*** STUDY MATERIAL Section Begins ***

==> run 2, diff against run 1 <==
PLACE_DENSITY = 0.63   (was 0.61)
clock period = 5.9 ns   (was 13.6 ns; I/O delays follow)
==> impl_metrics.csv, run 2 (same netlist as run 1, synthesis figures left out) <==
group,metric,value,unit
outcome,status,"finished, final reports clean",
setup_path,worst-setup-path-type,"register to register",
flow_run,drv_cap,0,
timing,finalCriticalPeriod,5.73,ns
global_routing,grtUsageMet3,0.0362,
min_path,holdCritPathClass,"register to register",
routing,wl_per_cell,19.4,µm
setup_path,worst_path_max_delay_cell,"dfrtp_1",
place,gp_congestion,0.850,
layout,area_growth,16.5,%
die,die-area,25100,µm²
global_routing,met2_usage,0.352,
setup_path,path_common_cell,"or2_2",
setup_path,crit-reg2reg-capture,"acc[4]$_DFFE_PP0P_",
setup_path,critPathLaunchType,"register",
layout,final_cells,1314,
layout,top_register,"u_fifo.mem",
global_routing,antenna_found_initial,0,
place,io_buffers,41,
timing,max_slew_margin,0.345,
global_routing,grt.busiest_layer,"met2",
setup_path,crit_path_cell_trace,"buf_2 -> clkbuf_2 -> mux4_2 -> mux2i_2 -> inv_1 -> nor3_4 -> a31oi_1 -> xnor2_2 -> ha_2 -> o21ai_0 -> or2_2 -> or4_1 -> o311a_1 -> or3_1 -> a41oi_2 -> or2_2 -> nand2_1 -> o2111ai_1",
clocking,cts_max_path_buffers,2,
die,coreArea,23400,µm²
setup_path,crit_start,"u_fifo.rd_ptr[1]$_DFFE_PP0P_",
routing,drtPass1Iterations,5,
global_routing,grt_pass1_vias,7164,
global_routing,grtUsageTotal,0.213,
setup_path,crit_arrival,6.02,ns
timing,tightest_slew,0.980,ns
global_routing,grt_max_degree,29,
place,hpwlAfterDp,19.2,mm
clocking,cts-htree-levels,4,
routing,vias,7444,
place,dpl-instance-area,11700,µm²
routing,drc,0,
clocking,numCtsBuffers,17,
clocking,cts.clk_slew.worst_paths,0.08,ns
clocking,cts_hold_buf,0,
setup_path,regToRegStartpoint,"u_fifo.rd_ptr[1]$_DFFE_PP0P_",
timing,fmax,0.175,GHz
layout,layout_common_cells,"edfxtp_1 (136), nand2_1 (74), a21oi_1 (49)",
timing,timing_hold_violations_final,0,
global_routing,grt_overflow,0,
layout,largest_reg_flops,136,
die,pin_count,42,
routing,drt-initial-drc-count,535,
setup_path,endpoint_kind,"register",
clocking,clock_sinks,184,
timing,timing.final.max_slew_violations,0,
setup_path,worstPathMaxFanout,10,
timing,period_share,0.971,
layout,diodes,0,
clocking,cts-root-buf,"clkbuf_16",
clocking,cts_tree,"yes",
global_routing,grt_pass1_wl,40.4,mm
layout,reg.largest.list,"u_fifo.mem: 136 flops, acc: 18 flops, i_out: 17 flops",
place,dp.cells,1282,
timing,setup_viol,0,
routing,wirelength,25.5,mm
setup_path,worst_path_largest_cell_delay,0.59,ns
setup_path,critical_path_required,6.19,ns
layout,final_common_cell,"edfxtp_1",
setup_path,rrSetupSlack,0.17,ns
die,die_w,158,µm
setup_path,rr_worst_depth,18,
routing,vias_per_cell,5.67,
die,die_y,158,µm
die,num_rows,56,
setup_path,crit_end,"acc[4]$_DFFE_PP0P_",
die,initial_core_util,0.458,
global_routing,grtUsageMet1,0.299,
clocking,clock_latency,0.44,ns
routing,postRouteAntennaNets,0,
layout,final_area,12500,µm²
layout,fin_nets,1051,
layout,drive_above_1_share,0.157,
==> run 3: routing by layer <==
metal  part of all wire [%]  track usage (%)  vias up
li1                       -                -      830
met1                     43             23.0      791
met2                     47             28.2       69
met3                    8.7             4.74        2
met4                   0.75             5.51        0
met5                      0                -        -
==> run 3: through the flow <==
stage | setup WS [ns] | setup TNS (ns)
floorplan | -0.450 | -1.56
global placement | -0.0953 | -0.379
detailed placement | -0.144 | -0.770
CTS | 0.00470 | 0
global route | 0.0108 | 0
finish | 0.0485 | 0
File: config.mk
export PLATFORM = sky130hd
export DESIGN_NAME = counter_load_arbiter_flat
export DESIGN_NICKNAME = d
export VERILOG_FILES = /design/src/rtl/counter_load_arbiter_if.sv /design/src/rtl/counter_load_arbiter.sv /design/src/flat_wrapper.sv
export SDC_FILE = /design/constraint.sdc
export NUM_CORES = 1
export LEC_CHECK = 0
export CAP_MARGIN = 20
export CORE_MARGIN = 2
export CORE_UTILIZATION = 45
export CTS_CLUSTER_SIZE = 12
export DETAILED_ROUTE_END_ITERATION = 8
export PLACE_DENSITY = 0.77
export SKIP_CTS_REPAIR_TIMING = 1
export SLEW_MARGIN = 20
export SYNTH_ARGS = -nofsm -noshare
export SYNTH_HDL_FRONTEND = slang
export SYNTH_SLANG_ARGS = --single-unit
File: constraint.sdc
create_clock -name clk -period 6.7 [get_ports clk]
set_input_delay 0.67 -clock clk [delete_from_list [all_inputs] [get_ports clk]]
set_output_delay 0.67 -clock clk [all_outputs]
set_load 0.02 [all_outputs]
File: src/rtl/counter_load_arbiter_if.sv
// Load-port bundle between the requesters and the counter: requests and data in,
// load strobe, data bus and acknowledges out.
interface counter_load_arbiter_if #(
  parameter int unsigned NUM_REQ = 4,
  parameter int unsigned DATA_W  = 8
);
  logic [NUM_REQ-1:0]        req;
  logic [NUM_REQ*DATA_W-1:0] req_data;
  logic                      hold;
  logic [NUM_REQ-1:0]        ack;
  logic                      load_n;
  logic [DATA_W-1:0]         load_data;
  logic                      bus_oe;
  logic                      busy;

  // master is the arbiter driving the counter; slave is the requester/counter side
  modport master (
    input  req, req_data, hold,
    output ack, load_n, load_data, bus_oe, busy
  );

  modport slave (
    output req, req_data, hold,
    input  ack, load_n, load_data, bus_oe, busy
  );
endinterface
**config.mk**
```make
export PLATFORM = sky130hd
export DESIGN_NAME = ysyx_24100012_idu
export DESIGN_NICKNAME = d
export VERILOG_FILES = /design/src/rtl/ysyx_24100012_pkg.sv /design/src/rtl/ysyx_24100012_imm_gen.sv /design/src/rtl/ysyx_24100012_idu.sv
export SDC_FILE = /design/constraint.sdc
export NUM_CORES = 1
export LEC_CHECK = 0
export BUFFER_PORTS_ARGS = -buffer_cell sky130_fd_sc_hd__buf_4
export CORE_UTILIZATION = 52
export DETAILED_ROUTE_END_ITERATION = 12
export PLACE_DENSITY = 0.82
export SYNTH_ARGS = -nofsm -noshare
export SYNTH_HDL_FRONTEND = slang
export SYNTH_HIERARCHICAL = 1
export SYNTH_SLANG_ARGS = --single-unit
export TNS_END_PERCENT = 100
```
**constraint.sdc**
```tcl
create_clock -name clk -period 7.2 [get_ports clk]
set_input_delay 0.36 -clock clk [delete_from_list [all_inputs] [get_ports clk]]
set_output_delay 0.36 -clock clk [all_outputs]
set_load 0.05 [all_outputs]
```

*** STUDY MATERIAL Section Ends ***
*** STUDY MATERIAL Section Begins ***

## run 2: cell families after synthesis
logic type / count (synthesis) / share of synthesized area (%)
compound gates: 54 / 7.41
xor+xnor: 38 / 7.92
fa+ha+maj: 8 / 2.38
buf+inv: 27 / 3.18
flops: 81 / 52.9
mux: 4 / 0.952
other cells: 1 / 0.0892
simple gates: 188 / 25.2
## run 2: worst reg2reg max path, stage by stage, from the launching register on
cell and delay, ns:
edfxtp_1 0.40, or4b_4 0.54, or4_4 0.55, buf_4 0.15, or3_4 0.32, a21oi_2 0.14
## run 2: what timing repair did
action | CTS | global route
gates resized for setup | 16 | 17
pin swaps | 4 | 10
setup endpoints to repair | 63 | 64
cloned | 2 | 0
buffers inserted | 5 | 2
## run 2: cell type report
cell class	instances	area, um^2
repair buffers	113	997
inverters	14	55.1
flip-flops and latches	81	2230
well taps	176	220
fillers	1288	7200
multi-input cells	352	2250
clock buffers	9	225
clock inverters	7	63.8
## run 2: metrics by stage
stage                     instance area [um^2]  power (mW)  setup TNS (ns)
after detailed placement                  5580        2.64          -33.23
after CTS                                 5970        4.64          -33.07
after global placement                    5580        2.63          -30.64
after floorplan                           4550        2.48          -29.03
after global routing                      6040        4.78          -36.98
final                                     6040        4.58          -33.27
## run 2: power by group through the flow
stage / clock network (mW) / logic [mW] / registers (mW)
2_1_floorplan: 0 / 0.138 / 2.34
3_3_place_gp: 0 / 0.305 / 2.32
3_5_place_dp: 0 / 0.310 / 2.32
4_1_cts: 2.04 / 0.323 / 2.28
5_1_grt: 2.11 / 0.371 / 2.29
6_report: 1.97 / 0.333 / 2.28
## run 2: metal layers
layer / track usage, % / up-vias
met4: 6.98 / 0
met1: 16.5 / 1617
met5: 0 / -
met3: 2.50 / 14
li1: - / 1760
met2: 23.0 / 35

*** STUDY MATERIAL Section Ends ***
*** STUDY MATERIAL Section Begins ***

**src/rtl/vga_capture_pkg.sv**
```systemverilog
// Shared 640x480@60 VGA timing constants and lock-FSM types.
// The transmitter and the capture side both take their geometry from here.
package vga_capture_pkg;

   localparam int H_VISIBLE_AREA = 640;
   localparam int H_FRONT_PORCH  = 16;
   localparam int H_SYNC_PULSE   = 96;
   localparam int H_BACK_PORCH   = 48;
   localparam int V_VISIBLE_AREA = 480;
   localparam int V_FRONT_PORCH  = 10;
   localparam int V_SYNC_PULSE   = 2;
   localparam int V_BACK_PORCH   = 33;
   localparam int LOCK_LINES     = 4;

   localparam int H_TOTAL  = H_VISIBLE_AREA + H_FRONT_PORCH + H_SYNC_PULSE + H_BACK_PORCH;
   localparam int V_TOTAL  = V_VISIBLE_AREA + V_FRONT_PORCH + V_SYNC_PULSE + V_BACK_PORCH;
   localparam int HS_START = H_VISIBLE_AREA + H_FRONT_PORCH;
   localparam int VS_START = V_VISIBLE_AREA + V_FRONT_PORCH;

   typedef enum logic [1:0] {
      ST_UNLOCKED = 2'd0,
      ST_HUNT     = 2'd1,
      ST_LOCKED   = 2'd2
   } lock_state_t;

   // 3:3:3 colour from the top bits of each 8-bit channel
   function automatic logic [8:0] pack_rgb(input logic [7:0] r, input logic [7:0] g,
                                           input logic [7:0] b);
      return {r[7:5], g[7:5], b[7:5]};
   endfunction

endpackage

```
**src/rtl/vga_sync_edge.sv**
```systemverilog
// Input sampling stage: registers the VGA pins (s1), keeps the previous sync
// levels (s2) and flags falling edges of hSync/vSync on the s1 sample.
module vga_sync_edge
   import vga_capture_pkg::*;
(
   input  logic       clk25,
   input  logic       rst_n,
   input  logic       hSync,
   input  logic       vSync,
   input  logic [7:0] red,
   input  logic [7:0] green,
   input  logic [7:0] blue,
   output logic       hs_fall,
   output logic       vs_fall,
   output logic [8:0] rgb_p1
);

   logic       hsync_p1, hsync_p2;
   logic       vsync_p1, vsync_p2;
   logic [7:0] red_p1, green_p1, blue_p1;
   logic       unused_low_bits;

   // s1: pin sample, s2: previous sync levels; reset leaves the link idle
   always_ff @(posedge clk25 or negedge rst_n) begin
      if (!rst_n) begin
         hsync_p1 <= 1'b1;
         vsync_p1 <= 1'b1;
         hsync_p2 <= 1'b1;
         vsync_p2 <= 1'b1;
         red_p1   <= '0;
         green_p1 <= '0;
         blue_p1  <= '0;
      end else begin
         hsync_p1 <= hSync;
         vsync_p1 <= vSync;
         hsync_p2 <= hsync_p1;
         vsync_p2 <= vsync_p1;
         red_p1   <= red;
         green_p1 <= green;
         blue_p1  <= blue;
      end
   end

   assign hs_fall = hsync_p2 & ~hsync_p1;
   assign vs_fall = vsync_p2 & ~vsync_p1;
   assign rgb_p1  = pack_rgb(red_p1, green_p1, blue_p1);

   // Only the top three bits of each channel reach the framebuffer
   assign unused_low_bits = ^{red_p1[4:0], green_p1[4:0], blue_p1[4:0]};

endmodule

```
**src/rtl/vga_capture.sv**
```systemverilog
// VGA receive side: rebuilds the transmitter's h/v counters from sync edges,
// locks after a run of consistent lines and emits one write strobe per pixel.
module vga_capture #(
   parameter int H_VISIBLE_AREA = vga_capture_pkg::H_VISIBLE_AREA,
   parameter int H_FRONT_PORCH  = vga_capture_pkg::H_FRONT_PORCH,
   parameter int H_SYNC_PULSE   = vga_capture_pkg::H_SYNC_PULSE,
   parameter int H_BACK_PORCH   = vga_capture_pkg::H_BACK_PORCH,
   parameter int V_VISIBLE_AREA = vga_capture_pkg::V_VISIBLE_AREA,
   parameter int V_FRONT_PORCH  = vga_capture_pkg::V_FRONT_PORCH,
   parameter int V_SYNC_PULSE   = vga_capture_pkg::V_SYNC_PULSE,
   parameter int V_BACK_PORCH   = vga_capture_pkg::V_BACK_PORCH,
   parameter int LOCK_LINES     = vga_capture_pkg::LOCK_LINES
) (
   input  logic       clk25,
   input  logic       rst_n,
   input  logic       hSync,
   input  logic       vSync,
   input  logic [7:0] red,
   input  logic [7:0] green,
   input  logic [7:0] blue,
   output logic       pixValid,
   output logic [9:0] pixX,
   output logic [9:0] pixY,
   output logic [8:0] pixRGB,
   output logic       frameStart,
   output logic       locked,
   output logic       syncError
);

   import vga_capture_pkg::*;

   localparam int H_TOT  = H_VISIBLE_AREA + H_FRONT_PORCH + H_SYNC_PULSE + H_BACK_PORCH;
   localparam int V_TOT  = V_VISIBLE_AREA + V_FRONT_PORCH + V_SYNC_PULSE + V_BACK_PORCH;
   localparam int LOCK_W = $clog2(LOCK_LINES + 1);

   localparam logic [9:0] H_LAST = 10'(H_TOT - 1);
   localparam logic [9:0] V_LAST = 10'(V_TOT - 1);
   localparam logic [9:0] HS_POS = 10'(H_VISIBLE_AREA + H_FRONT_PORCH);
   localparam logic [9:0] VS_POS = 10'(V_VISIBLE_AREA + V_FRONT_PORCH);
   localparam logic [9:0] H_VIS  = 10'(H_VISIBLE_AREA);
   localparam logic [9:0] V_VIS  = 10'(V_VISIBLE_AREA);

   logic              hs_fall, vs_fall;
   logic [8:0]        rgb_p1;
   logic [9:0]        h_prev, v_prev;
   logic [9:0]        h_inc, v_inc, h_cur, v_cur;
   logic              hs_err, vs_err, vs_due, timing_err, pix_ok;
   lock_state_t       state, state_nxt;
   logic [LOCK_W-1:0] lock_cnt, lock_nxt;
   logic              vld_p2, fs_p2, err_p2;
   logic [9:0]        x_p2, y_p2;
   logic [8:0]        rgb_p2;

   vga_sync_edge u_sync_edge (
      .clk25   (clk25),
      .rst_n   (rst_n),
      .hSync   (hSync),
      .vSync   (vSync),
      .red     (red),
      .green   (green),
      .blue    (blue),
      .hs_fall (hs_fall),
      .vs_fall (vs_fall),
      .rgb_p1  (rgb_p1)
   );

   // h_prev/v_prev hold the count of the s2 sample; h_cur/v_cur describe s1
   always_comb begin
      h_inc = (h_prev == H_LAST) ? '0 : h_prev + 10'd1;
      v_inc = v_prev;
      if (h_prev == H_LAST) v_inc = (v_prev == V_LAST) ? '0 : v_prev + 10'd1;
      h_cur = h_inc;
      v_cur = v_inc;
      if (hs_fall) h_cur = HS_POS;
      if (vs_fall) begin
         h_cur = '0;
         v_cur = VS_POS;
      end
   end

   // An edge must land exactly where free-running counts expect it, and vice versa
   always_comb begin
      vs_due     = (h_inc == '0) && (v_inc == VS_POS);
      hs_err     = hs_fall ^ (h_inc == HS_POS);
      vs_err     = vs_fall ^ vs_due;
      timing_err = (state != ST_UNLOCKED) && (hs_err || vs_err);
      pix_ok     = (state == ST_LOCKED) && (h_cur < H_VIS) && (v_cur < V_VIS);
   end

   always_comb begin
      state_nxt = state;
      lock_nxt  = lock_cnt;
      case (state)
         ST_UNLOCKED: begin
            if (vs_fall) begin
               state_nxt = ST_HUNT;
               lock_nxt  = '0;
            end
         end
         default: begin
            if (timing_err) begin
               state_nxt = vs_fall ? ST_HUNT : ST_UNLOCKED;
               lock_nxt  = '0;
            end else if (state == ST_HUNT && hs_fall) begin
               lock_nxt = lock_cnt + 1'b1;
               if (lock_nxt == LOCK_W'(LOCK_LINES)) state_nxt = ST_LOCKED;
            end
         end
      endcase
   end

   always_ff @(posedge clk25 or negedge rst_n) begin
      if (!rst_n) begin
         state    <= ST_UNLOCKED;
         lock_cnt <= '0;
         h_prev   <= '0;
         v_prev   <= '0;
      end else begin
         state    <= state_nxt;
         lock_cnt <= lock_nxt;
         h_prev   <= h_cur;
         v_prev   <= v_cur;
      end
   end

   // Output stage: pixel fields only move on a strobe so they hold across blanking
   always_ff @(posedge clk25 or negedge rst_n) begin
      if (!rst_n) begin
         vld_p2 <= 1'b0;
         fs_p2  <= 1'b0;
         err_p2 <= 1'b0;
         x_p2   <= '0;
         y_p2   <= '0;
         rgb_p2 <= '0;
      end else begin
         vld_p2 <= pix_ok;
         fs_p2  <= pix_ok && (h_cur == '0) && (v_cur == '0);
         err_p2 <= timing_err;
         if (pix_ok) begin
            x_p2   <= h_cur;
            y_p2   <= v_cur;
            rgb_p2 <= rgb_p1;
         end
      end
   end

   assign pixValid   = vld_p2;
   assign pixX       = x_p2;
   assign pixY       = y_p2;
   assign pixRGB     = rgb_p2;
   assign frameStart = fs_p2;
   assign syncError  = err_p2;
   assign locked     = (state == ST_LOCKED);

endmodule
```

*** STUDY MATERIAL Section Ends ***

Where does the word "layout" appear in the records? Copy every line that holds it.

layout,area_growth,16.5,%
layout,final_cells,1314,
layout,top_register,"u_fifo.mem",
layout,layout_common_cells,"edfxtp_1 (136), nand2_1 (74), a21oi_1 (49)",
layout,largest_reg_flops,136,
layout,diodes,0,
layout,reg.largest.list,"u_fifo.mem: 136 flops, acc: 18 flops, i_out: 17 flops",
layout,final_common_cell,"edfxtp_1",
layout,final_area,12500,µm²
layout,fin_nets,1051,
layout,drive_above_1_share,0.157,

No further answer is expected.